Pathogen evolution has only accelerated due to human laws violating both of these.
Immune systems have evolved to counter pathogens for well over 2 billion years of environmental change. Human activities like pollution have introduced mutagenic chemicals and climate-changing pollutants that accelerate pathogen change and spread. Our incursion into untouched environments exposes us to more our immune systems have never encountered.
But it is our cognitive systems that now pose our greatest threat in following human alternative principles...like "peace through strength" instead of implementing the wisdom of 'global liberty and justice for all' that exacerbates every aspect of human security threats. But particularly biosecurity.
Given our accelerating human capacity to weaponize every technology (even social media platforms) that the threat of biosecurity is now (or should be) paramount in our minds with changing laws, governance systems, and focused financing.
After reading their introduction here is what they recommended.
"Every country must:
- · Make greater investments in public health;
- · Develop, test, and optimize oversight regimes for risky research;
- · Eliminate biological agents intended as weapons and dismantle programs producing them;
- · Identify outbreaks before they become epidemics and pandemics;
- · Share data, analytics, and intelligence on biological events; and
- Identify and attribute biological events quickly.

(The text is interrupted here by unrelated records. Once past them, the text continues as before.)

`src/rtl/branch_predictor.sv`:
```
// Direct-mapped BTB with 2-bit direction counters. Fetch lookup is combinational;
// resolved instructions update the table and raise a registered one-cycle redirect.
module branch_predictor #(
   parameter int unsigned XLEN         = 32,
   parameter int unsigned ENTRIES      = 16,
   parameter logic [1:0]  COUNTER_INIT = 2'b01
) (
   input  logic            clk,
   input  logic            rst,
   input  logic [XLEN-1:0] fetch_pc,
   output logic            pred_taken,
   output logic [XLEN-1:0] pred_pc_next,
   input  logic            resolve_valid,
   input  logic [XLEN-1:0] resolve_pc,
   input  logic            resolve_is_branch,
   input  logic            resolve_is_jump,
   input  logic            resolve_taken,
   input  logic [XLEN-1:0] resolve_target,
   input  logic            resolve_pred_taken,
   input  logic [XLEN-1:0] resolve_pred_pc_next,
   output logic            mispredict,
   output logic [XLEN-1:0] redirect_pc,
   output logic [31:0]     mispredict_count
);
   localparam int unsigned IDX  = $clog2(ENTRIES);
   localparam int unsigned TAGW = XLEN - IDX - 2;

   logic            valid_q  [ENTRIES];
   logic [TAGW-1:0] tag_q    [ENTRIES];
   logic [XLEN-1:0] target_q [ENTRIES];
   logic [1:0]      ctr_q    [ENTRIES];
   logic            isj_q    [ENTRIES];

   logic            mis_q, mis_d;
   logic [XLEN-1:0] redirect_q, redirect_d;
   logic [31:0]     count_q, count_d;

   // Fetch lookup; gated by rst so outputs are clean while reset is held.
   logic [IDX-1:0]  f_idx;
   logic [TAGW-1:0] f_tag;
   logic            f_hit;

   assign f_idx        = fetch_pc[IDX+1:2];
   assign f_tag        = fetch_pc[XLEN-1:IDX+2];
   assign f_hit        = !rst && valid_q[f_idx] && (tag_q[f_idx] == f_tag);
   assign pred_taken   = f_hit && (isj_q[f_idx] || ctr_q[f_idx][1]);
   assign pred_pc_next = pred_taken ? target_q[f_idx] : fetch_pc + XLEN'(4);

   logic [IDX-1:0]  r_idx;
   logic [TAGW-1:0] r_tag;
   logic            r_hit, r_jump, r_branch;
   logic            wr_en;
   logic            valid_d, isj_d;
   logic [TAGW-1:0] tag_d;
   logic [XLEN-1:0] target_d;
   logic [1:0]      ctr_d;

   assign r_idx    = resolve_pc[IDX+1:2];
   assign r_tag    = resolve_pc[XLEN-1:IDX+2];
   assign r_hit    = valid_q[r_idx] && (tag_q[r_idx] == r_tag);
   assign r_jump   = resolve_is_jump;
   assign r_branch = resolve_is_branch && !resolve_is_jump;

   always_comb begin
      wr_en    = 1'b0;
      valid_d  = valid_q[r_idx];
      tag_d    = tag_q[r_idx];
      target_d = target_q[r_idx];
      ctr_d    = ctr_q[r_idx];
      isj_d    = isj_q[r_idx];
      if (resolve_valid && (r_branch || r_jump)) begin
         if (r_hit) begin
            wr_en = 1'b1;
            if (r_jump) begin
               target_d = resolve_target;
               isj_d    = 1'b1;
            end else if (resolve_taken) begin
               target_d = resolve_target;
               if (ctr_q[r_idx] != 2'b11) ctr_d = ctr_q[r_idx] + 2'd1;
            end else if (ctr_q[r_idx] != 2'b00) begin
               ctr_d = ctr_q[r_idx] - 2'd1;
            end
         end else if (resolve_taken) begin
            wr_en    = 1'b1;
            valid_d  = 1'b1;
            tag_d    = r_tag;
            target_d = resolve_target;
            ctr_d    = r_jump ? 2'b11 : 2'b10;
            isj_d    = r_jump;
         end
      end
   end

   // Prediction-carried direction bit is implied by the carried next PC.
   logic            unused_pred_taken;
   logic [XLEN-1:0] actual_pc;

   assign unused_pred_taken = resolve_pred_taken;
   assign actual_pc         = resolve_taken ? resolve_target : resolve_pc + XLEN'(4);

   always_comb begin
      mis_d      = resolve_valid && (actual_pc != resolve_pred_pc_next);
      redirect_d = mis_d ? actual_pc : redirect_q;
      count_d    = (mis_d && (count_q != '1)) ? count_q + 32'd1 : count_q;
   end

   always_ff @(posedge clk or posedge rst) begin
      if (rst) begin
         for (int unsigned i = 0; i < ENTRIES; i++) begin
            valid_q[i]  <= 1'b0;
            tag_q[i]    <= '0;
            target_q[i] <= '0;
            ctr_q[i]    <= COUNTER_INIT;
            isj_q[i]    <= 1'b0;
         end
      end else if (wr_en) begin
         valid_q[r_idx]  <= valid_d;
         tag_q[r_idx]    <= tag_d;
         target_q[r_idx] <= target_d;
         ctr_q[r_idx]    <= ctr_d;
         isj_q[r_idx]    <= isj_d;
      end
   end

   always_ff @(posedge clk or posedge rst) begin
      if (rst) begin
         mis_q      <= 1'b0;
         redirect_q <= '0;
         count_q    <= '0;
      end else begin
         mis_q      <= mis_d;
         redirect_q <= redirect_d;
         count_q    <= count_d;
      end
   end

   assign mispredict       = mis_q;
   assign redirect_pc      = redirect_q;
   assign mispredict_count = count_q;

endmodule

```
`config.mk`:
```
export PLATFORM = sky130hd
export DESIGN_NAME = branch_predictor
export DESIGN_NICKNAME = d
export VERILOG_FILES = /design/src/rtl/branch_predictor.sv
export SDC_FILE = /design/constraint.sdc
export NUM_CORES = 2
export LEC_CHECK = 0
export CORE_MARGIN = 1.5
export CORE_UTILIZATION = 45
export CTS_BUF_LIST = sky130_fd_sc_hd__clkbuf_4
export DETAILED_ROUTE_END_ITERATION = 10
export HOLD_SLACK_MARGIN = 0.03
export SLEW_MARGIN = 20
export SYNTH_ARGS = -nofsm -noshare
export SYNTH_HDL_FRONTEND = slang
export SYNTH_SLANG_ARGS = --single-unit
```
`constraint.sdc`:
```
create_clock -name clk -period 31.3 [get_ports clk]
set_input_delay 3.13 -clock clk [delete_from_list [all_inputs] [get_ports clk]]
set_output_delay 3.13 -clock clk [all_outputs]
set_load 0.05 [all_outputs]
```
==> summary.md <==
| Metric | Value |
|---|---|
| Die height | `around 360 µm` |
| Syn Area/Cell | `roughly 11 µm²` |
| DR DRC count | `0` |
| Final period utilization | `40.9%` |
| Crit path max fanout | `60` |
| Setup crit start kind | `input pin` |
| CP Depth | `13` |
| Post-synth top flop | `dfrtp_1` |
| Warnings from Yosys | `0` |
| Initial core utilization | `45.5%` |
| Largest net degree at the start of global routing | `130` |
| Syn Inst Count | `5232` |
| Crit path max-delay cell type | `clkdlybuf4s50_1` |
| Hold Slack | `0.462 ns` |
| Register area share after synthesis | `45.5%` |
| Die area | `0.132 mm²` |
| Leakage | `27.0 nW` |
| CTS Hold Bufs | `0` |
| Synth Area in Compound Gates | `11.8%` |
| Logic pwr share | `19.4%` |
| Layout Nets | `around 5500` |
| Family with the most delay on the worst path | `buffers and inverters` |
| Seq pwr share | `45.3%` |
| Die Width | `roughly 360 µm` |
| Post-CTS Repair Setup Buffers | `0` |
| PortBufs | `roughly 230` |
| Number of global-route vias before repair | `roughly 44000` |
| Crit path time final | `12.79 ns` |
| VDD IR max | `roughly 0.00004 V` |
| FP Rows | `131` |
| Mapped Area | `0.0582 mm²` |
| Final-report hold violation count | `0` |
| Area Overhead vs Synth | `12.2%` |
| Sw Ratio | `31.0%` |
| Starting DRC count in detailed routing | `around 5300` |
| CTS tree | `done` |
| Hold/Removal Path Class | `flop to flop` |
| Clk pwr share | `approximately a third` |
| Gr usage total | `a little under a third` |
| Vias/cell | `6.18` |
| CTS Buffer Depth | `4` |
| Global-route wire length before repair | `298000 µm` |
| Post-synthesis mux area share | `between 20% and 30%` |
| Vias | `45300` |
| Synth Register Bits | `1057` |
| Layout cell share with drive strength beyond 1 | `between 20% and 30%` |
| # IOs | `233` |
| Xor/xnor share of the synthesized area | `2.76%` |
| Delay of the slowest cell on the worst path | `0.82 ns` |
| Critical path class | `input pin to output port` |
| Clock root buffer | `clkbuf_4` |
| Clk_skew | `between 0.08 and 0.09 ns` |
| Simple-gate share of the synthesized area | `between 10 and 15%` |
| Top cell by count, worst path | `buf_4` |
| Insertion delay to the later sink of the worst-skew pair | `about 1.3 ns` |
| GPL Wtd Cong | `0.961` |
| Crit path DAT | `approximately 9.7 ns` |
| Drt pass-1 iters | `8` |
| P_sw | `1.12 mW` |
| Pint | `about 2.5 mW` |
| Clock slew at reported path FFs | `0.06 ns` |
| Crit. End Element | `output port` |
| Max_slew headroom | `24.9%` |
| CTS resizes | `0` |
| Core area | `0.128 mm²` |
| Fmax | `78.2 MHz` |
| Largest family of logic cells by synthesized area | `multiplexers` |
| Worst EP required | `about 28 ns` |
| Adder-cell share of the synthesized area | `less than 1%` |
| Power density cells | `55.1 mW/mm²` |
| Wire per inst | `27.4 µm` |
| Syn Nets | `between 5000 and 6000` |
| Post-synth EDFFs | `0` |
| Max cap viols | `0` |
| Worst Reg-to-Reg Cells | `12` |
| Core Util, Final | `51.0%` |
| Post-synth cell types | `90` |
| ANT nets after route | `0` |
| H-Tree Depth | `5` |
| Total grt overflow | `0` |
| CTS Sinks | `1057` |
| Status | `complete, no violations` |
| CP Buf/Inv Count | `6` |
| Worst-Margin Slew | `between 1 and 1.5 ns` |
| Setup Viol. Count Final | `0` |
| Critical path cell sequence | `buf_8 > buf_4 > buf_4 > buf_4 > mux4_2 > mux4_2 > xnor2_1 > nand4_1 > nor3_1 > nand4_1 > buf_4 > mux2_2 > clkdlybuf4s50_1` |
| CTS buffer count | `306` |
| Slew Limit Fails | `0` |
| RSZ-0062 raised after global routing | `false` |
| Hold path depth | `2` |
| WL final | `201000 µm` |
| Dpl hpwl | `127000 µm` |
| Sum Neg Setup Slack | `0 ns` |
| Ys async rst share | `100%` |
| Antenna violations before repair | `12` |
-- cells by family (layout without fill, tap and decap cells) --
| logic type | count (synthesis) | after routing |
|---|---|---|
| buffers and inverters | 549 | 897 |
| XOR/XNOR | 182 | 182 |
| AO/OA/AOI/OAI | 1253 | 1253 |
| adder cells (fa/ha/maj) | 7 | 7 |
| AND/OR/NAND/NOR | 1435 | 1435 |
| multiplexers | 749 | 749 |
| other | 0 | 13 |
| flip-flops | 1057 | 1057 |
-- state kept, by name, indices dropped and copies added (netlist names) --
register / count
ctr_q: 32
redirect_pc: 32
mispredict_count: 32
isj_q: 16
mispredict: 1
tag_q: 416
valid_q: 16
target_q: 512
-- final timing paths --
kind	start	slack, ns	end
setup reg to reg	tag_q[412]$_DFFE_PP0P_	25.63	target_q[127]$_DFFE_PP0P_
hold / removal	ctr_q[6]$_DFFE_PP1P_	0.46	ctr_q[6]$_DFFE_PP1P_
min in group asynchronous	rst	2.69	tag_q[12]$_DFFE_PP0P_
max in group asynchronous	rst	26.20	target_q[10]$_DFFE_PP0P_
hold reg to reg	ctr_q[6]$_DFFE_PP1P_	0.46	ctr_q[6]$_DFFE_PP1P_
setup / recovery	fetch_pc[2]	18.51	pred_pc_next[8]
-- cell usage in the layout (no fill, tap or decap), types with 31 or more instances in the layout --
cell	netlist	final
a22oi_1	33	33
xnor2_1	113	113
dfrtp_1	1041	1041
clkbuf_4	0	459
nor2_1	80	80
nor3_1	40	40
o21ai_0	985	985
xor2_1	68	68
mux2_2	45	45
buf_4	41	109
nand3_1	46	46
mux2i_2	0	33
nor4_1	31	31
o21ai_1	43	42
nand2_1	1092	1092
inv_1	48	47
a21oi_1	49	49
mux4_2	544	544
clkinv_1	2	40
mux2i_1	138	105
clkdlybuf4s50_1	0	222
-- worst min-delay path: stages (launching register included) --
cell and delay (ns):
dfstp_2 0.37, nand2_1 0.04, o21ai_1 0.05
-- cells in the mapped netlist (6+ instances only) --
cell type	instances	share of area (%)
clkbuf_1	294	1.9
buf_2	81	0.70
clkbuf_2	7	0.060
xnor2_1	113	1.7
a22oi_1	33	0.43
nand3_1	46	0.40
a2bb2oi_1	6	0.090
o211ai_1	10	0.13
mux4_2	544	21
a32oi_1	19	0.29
o2111ai_2	8	0.21
buf_4	41	0.53
nor3b_1	6	0.077
mux2i_1	138	2.4
and3_1	22	0.24
buf_1	55	0.35
nor2b_1	14	0.15
o22ai_1	11	0.12
ha_1	6	0.13
mux2i_4	20	0.77
nand2b_1	27	0.29
o21ai_1	43	0.37
mux2_2	45	0.87
dfstp_2	16	0.72
nand4_1	29	0.31
buf_6	18	0.35
inv_1	48	0.31
o21ai_0	985	8.5
and2_1	12	0.13
a31oi_1	8	0.086
nor3_1	40	0.34
dfrtp_1	1041	45
nor2_1	80	0.52
a21oi_1	49	0.42
xor2_1	68	1.0
a221oi_1	8	0.12
nand2_1	1092	7.0
o2111ai_1	9	0.14
a211oi_1	13	0.17
nor4_1	31	0.33
-- stage by stage --
step | total power, mW | instance area [µm²] | setup WS (ns) | cells
after floorplan | 2.11 | 58200 | 8.12 | 5232
after global placement | 2.32 | 61500 | 18.45 | 6802
after detailed placement | 2.34 | 61500 | 18.45 | 6802
after CTS | 3.61 | 65100 | 18.44 | 7308
after global routing | 3.77 | 65300 | 18.14 | 7319
final | 3.60 | 65300 | 18.51 | 7322
-- per-layer routing --
metal	share of wire, %	track usage, %
met5	0.033	0
met4	3.6	12.4
met3	11	8.75
met2	44	45.2
met1	41	43.1
-- layout make-up --
cell class / instances / area (µm²)
repair buffers: 340 / 3190
well taps: 1729 / 2160
multi-input cells: 3626 / 29600
clock buffers: 459 / 3450
fillers: 11500 / 62700
flip-flops and latches: 1057 / 26500
clock inverters: 47 / 205
diodes: 13 / 32.5
inverters: 51 / 198
-- power by group through the flow --
| stage | Sequential, mW | Combinational, mW | Clock, mW |
|---|---|---|---|
| after floorplan | 1.66 | 0.452 | 0 |
| after global placement | 1.64 | 0.678 | 0 |
| after detailed placement | 1.65 | 0.688 | 0 |
| after CTS | 1.63 | 0.689 | 1.30 |
| after global routing | 1.65 | 0.752 | 1.37 |
| final | 1.63 | 0.698 | 1.27 |
Note: power is estimated with default switching activity, not from simulation.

These are great...except for "Eliminate biological agents intended as weapons and dismantle programs producing them;"
Knowing there are nations or groups already developing new bioweapons for tactical offense or even genocidal intention it's imperative that 'the good guys' develop every imaginable bioweapon first...so that extremely effective countermeasures can be produced prior to 'the bad guys' using what they will certainly develop. This "gain of function' research is urgently needed given the current level of extremist views in nationalism, religion, environmentalism, racism, and anti-semitism.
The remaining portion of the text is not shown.